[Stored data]
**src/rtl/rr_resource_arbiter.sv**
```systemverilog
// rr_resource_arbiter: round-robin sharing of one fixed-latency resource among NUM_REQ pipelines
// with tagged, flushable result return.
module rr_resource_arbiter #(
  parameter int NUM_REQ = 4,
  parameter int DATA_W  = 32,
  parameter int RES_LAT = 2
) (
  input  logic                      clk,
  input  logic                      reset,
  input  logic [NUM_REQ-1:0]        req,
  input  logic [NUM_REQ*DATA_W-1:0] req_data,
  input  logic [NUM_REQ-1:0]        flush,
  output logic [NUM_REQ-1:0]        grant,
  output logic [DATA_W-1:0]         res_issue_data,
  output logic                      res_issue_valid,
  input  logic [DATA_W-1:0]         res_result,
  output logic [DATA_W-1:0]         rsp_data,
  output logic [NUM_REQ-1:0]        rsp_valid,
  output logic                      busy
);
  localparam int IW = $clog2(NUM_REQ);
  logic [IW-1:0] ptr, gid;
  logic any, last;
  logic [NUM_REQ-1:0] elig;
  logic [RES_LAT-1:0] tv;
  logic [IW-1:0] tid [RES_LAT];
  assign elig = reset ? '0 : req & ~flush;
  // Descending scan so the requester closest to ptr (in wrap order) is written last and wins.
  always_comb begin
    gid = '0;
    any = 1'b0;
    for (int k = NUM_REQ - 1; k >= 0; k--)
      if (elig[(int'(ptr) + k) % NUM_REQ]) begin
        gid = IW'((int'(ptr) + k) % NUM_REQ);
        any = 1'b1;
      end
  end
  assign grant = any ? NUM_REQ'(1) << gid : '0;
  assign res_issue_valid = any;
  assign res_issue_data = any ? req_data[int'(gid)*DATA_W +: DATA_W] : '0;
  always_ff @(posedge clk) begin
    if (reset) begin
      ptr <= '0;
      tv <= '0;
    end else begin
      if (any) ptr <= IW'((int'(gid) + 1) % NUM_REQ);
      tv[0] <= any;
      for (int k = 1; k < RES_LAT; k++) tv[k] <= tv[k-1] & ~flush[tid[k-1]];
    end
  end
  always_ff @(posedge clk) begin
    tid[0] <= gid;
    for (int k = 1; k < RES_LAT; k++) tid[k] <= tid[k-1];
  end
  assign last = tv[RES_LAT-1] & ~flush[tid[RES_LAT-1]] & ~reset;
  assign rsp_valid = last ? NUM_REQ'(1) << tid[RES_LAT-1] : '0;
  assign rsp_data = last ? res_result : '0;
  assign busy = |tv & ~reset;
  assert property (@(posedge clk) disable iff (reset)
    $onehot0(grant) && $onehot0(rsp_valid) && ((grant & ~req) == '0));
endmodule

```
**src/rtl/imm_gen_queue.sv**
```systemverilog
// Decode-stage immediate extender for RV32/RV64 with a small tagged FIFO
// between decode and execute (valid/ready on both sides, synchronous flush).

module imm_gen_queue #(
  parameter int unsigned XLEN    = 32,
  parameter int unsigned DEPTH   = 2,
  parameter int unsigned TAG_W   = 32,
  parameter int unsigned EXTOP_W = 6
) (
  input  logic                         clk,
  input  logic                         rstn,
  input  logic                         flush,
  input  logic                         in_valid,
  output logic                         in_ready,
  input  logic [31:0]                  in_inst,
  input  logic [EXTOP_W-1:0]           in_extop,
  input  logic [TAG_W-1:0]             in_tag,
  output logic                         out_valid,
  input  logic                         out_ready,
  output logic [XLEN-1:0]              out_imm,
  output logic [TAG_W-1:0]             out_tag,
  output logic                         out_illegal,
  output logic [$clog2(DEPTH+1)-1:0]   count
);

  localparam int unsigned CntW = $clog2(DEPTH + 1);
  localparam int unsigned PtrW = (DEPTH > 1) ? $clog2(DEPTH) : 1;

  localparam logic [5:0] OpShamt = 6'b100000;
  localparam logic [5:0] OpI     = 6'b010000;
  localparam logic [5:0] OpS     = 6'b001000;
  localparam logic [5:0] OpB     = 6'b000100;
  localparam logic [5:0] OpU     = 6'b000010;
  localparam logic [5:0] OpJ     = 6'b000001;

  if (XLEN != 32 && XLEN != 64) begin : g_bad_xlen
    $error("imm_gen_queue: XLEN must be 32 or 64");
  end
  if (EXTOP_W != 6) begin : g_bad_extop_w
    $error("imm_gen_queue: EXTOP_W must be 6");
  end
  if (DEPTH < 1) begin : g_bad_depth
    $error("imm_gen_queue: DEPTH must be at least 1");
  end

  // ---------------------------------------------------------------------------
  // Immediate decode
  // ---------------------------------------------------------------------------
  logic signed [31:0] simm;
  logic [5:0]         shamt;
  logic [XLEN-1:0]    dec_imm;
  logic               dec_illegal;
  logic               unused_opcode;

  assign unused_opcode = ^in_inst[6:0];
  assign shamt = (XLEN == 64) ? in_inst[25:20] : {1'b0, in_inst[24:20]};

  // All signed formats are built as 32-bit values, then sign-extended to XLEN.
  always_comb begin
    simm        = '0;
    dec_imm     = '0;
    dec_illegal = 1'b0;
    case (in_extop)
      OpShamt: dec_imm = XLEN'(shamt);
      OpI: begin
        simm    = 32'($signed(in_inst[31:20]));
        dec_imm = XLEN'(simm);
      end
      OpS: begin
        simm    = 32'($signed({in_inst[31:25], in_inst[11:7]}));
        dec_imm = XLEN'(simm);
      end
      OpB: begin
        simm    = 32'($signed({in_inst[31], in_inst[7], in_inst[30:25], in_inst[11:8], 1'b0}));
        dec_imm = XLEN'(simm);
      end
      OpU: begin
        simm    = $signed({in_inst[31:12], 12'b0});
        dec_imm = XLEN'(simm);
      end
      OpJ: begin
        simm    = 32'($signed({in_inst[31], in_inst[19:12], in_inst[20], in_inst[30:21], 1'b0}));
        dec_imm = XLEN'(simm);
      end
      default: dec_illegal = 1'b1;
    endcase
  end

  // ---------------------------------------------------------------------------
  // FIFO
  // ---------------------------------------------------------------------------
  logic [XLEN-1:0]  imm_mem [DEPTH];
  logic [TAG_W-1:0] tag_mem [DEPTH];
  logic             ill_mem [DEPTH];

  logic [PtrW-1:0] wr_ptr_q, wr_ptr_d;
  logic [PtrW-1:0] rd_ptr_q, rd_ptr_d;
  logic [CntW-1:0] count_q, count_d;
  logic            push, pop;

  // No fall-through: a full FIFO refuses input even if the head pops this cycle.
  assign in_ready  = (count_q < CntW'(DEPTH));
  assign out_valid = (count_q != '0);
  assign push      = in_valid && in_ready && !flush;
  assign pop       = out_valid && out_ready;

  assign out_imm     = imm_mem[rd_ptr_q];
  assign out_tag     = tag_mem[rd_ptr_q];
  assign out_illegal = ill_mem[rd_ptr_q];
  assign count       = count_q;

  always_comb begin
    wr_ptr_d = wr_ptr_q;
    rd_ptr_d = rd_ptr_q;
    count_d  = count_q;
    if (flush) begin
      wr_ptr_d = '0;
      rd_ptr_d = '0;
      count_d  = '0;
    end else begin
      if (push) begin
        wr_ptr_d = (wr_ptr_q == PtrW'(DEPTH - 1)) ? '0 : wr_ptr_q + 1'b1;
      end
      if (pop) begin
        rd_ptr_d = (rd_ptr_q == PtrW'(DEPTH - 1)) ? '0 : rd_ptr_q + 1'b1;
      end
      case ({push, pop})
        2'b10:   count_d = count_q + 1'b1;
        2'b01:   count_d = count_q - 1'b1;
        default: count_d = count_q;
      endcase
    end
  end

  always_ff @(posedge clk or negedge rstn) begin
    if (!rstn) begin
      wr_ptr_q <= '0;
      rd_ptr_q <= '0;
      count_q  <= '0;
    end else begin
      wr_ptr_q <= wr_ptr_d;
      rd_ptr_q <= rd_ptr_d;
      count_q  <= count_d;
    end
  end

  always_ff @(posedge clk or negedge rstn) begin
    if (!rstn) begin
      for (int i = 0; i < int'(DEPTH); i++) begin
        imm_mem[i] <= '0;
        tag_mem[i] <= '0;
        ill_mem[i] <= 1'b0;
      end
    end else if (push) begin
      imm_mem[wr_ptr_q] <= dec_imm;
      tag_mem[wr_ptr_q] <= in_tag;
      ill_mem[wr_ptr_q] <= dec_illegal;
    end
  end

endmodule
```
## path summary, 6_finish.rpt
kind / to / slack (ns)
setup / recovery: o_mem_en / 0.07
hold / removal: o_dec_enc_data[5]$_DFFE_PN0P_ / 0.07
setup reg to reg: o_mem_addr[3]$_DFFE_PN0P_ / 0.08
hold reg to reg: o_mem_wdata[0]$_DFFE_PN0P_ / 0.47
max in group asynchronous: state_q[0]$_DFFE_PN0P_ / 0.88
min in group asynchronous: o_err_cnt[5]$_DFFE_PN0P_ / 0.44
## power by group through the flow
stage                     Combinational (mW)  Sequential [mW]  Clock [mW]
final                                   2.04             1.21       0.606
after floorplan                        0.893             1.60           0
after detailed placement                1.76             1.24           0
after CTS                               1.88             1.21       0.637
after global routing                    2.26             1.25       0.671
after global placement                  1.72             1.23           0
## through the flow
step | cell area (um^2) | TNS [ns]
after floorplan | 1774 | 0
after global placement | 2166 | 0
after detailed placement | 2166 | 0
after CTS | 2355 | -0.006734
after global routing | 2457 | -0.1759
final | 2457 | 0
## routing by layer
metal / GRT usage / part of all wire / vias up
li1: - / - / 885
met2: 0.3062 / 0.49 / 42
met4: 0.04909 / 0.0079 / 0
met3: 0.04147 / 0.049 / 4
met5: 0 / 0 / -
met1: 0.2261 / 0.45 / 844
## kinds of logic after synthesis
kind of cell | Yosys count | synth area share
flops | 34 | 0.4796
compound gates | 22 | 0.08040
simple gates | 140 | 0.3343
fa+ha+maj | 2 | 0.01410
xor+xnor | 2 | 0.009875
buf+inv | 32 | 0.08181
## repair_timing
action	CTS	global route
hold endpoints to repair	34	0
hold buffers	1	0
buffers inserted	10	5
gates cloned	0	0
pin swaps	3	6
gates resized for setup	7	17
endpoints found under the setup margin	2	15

▶ _BRIEF_: Retype only the stretch of lines above starting at the one with "## path summary, 6_finish.rpt" and stopping at the one with "met4: 0.04909 / 0.0079 / 0", exactly as written, with both kept.

▶ _OUTPUT OF THE TASK_:
## path summary, 6_finish.rpt
kind / to / slack (ns)
setup / recovery: o_mem_en / 0.07
hold / removal: o_dec_enc_data[5]$_DFFE_PN0P_ / 0.07
setup reg to reg: o_mem_addr[3]$_DFFE_PN0P_ / 0.08
hold reg to reg: o_mem_wdata[0]$_DFFE_PN0P_ / 0.47
max in group asynchronous: state_q[0]$_DFFE_PN0P_ / 0.88
min in group asynchronous: o_err_cnt[5]$_DFFE_PN0P_ / 0.44
## power by group through the flow
stage                     Combinational (mW)  Sequential [mW]  Clock [mW]
final                                   2.04             1.21       0.606
after floorplan                        0.893             1.60           0
after detailed placement                1.76             1.24           0
after CTS                               1.88             1.21       0.637
after global routing                    2.26             1.25       0.671
after global placement                  1.72             1.23           0
## through the flow
step | cell area (um^2) | TNS [ns]
after floorplan | 1774 | 0
after global placement | 2166 | 0
after detailed placement | 2166 | 0
after CTS | 2355 | -0.006734
after global routing | 2457 | -0.1759
final | 2457 | 0
## routing by layer
metal / GRT usage / part of all wire / vias up
li1: - / - / 885
met2: 0.3062 / 0.49 / 42
met4: 0.04909 / 0.0079 / 0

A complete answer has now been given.